(What is needed): A stretch of the entries below is to be set down exactly, running from the line with "slack_ps = 83" through the line with "[synth_lines]", both included, and no other line.

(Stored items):

= = = = = = =

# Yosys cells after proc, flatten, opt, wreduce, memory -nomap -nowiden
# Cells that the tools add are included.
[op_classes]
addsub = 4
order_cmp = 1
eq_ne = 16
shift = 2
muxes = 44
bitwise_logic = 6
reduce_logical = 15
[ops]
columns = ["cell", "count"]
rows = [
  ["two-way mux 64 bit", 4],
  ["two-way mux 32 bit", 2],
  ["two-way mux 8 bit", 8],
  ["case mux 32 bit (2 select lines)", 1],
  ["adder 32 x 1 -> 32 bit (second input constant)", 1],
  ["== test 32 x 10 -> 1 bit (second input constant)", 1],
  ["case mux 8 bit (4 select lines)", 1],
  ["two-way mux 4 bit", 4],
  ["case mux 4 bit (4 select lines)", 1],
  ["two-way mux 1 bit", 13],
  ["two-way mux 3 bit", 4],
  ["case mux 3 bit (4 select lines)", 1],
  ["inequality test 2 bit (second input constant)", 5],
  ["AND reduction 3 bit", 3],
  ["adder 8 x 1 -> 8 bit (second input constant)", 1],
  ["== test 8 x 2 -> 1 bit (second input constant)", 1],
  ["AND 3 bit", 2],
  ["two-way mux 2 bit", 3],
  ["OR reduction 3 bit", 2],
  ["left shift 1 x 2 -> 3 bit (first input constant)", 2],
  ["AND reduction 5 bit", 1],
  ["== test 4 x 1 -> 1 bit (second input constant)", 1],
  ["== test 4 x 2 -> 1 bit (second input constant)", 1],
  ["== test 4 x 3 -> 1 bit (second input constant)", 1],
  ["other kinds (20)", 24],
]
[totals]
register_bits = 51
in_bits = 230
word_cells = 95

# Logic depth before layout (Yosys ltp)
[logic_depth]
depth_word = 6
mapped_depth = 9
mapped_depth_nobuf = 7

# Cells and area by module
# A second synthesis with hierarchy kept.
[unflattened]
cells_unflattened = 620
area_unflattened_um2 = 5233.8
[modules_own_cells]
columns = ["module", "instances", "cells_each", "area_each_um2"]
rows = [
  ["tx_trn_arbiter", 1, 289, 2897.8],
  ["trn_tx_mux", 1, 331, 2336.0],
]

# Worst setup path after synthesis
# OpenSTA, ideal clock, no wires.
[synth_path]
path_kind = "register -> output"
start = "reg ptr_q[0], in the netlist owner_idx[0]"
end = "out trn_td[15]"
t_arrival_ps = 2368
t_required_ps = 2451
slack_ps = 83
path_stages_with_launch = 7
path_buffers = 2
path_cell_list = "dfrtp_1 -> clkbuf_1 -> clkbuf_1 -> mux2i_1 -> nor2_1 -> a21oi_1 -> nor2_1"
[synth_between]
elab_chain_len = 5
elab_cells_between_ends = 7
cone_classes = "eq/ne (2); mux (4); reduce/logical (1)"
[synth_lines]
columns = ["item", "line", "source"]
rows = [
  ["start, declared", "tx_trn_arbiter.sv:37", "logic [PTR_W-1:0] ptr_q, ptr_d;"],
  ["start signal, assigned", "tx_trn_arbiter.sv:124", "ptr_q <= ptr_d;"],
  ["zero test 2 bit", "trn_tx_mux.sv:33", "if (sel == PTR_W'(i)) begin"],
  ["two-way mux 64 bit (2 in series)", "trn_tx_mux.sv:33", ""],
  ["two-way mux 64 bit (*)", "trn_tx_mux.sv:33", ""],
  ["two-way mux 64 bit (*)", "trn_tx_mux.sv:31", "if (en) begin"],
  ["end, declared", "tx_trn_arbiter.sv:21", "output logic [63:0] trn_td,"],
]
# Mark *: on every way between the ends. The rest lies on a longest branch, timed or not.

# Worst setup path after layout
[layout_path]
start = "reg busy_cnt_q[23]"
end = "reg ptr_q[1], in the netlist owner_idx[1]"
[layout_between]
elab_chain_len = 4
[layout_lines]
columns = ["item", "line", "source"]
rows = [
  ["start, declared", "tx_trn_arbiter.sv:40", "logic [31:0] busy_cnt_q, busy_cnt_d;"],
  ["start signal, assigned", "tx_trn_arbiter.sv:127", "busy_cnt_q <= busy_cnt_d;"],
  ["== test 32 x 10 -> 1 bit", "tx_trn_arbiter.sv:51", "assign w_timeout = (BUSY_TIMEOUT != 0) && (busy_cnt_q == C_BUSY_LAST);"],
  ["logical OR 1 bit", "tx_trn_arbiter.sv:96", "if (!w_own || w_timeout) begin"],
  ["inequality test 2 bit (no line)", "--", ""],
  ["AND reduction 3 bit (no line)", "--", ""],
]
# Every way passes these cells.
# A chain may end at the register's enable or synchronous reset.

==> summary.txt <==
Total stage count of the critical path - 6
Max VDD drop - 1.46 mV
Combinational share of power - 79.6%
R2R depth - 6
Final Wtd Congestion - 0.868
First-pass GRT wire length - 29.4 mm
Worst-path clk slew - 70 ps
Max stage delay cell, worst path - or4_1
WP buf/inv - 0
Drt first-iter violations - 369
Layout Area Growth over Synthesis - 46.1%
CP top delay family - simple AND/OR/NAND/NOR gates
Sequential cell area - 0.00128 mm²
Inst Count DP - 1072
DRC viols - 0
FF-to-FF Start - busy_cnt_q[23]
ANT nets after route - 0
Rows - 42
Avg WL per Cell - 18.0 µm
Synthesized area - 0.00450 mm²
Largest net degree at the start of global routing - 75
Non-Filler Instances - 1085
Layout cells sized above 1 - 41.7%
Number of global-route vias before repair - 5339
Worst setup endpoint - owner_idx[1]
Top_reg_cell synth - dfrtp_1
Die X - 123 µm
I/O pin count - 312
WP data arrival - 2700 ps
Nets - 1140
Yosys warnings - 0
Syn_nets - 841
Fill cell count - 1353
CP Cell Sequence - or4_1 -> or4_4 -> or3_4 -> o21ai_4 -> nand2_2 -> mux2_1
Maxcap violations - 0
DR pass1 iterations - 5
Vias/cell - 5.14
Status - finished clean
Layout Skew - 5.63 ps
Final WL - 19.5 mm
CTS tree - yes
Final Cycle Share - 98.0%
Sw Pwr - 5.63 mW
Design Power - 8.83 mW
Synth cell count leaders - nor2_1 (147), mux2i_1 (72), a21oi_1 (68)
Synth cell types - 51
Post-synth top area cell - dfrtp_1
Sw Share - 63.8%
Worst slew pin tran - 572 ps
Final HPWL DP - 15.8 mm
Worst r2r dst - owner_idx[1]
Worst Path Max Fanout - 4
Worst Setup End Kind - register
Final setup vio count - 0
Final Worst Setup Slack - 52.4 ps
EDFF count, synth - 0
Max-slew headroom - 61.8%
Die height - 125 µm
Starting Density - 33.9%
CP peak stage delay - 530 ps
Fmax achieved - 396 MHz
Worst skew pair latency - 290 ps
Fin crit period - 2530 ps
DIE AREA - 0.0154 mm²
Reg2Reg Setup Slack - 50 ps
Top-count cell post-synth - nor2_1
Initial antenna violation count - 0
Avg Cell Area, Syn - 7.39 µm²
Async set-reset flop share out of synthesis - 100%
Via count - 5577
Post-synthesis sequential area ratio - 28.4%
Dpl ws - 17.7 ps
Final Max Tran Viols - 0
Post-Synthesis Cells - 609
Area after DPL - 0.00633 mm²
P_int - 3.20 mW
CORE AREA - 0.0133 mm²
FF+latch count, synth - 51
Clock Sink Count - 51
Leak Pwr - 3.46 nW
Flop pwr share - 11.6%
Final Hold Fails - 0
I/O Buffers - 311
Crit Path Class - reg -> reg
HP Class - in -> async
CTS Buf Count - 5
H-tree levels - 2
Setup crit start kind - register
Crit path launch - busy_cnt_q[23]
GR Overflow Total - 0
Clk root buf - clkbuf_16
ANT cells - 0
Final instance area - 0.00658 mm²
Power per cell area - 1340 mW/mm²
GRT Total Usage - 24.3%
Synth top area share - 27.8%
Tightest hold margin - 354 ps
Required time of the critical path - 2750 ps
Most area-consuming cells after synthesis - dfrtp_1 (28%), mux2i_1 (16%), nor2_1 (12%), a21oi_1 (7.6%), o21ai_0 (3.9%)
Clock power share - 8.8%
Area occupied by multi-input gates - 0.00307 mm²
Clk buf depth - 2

= = = = = = =

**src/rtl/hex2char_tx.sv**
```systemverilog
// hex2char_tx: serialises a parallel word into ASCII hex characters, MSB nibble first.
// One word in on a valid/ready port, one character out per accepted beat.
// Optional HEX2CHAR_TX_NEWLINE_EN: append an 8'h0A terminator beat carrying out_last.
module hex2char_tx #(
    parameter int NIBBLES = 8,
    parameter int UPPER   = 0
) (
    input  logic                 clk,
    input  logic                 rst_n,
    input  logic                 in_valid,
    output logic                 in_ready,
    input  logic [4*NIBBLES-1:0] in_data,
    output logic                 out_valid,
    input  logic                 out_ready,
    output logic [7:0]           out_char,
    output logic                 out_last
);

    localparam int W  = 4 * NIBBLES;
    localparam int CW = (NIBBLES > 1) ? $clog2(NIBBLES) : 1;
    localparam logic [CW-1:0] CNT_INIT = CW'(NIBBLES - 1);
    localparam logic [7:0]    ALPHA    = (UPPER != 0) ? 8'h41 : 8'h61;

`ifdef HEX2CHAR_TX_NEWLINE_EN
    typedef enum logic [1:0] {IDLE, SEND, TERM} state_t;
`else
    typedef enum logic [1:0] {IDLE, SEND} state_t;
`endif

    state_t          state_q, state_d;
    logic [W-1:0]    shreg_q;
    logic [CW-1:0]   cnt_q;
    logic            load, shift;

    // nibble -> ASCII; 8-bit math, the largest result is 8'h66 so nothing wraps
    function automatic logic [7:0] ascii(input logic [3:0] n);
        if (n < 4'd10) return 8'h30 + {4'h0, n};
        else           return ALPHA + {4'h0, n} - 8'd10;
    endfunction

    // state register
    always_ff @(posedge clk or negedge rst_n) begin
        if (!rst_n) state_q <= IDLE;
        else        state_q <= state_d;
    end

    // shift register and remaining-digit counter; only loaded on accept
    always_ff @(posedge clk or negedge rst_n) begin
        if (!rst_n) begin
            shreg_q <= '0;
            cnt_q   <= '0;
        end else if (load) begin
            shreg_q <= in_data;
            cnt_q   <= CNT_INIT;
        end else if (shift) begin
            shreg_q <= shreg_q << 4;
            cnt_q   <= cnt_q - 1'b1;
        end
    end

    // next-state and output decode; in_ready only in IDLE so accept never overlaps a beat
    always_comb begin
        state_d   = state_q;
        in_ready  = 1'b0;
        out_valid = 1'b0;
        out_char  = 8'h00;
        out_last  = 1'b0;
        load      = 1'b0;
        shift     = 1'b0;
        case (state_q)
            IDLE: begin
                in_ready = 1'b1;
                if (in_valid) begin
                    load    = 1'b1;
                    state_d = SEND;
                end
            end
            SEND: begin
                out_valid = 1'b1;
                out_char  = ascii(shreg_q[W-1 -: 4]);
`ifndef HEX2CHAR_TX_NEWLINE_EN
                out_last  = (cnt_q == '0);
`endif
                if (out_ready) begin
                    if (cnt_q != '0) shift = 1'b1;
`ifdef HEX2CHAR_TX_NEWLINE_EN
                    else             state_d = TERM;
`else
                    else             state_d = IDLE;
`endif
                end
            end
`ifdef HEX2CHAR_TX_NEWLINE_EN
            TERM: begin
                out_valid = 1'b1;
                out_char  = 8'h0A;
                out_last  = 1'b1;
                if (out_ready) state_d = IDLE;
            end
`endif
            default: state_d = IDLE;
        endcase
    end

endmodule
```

= = = = = = =

(Exercise response):
slack_ps = 83
path_stages_with_launch = 7
path_buffers = 2
path_cell_list = "dfrtp_1 -> clkbuf_1 -> clkbuf_1 -> mux2i_1 -> nor2_1 -> a21oi_1 -> nor2_1"
[synth_between]
elab_chain_len = 5
elab_cells_between_ends = 7
cone_classes = "eq/ne (2); mux (4); reduce/logical (1)"
[synth_lines]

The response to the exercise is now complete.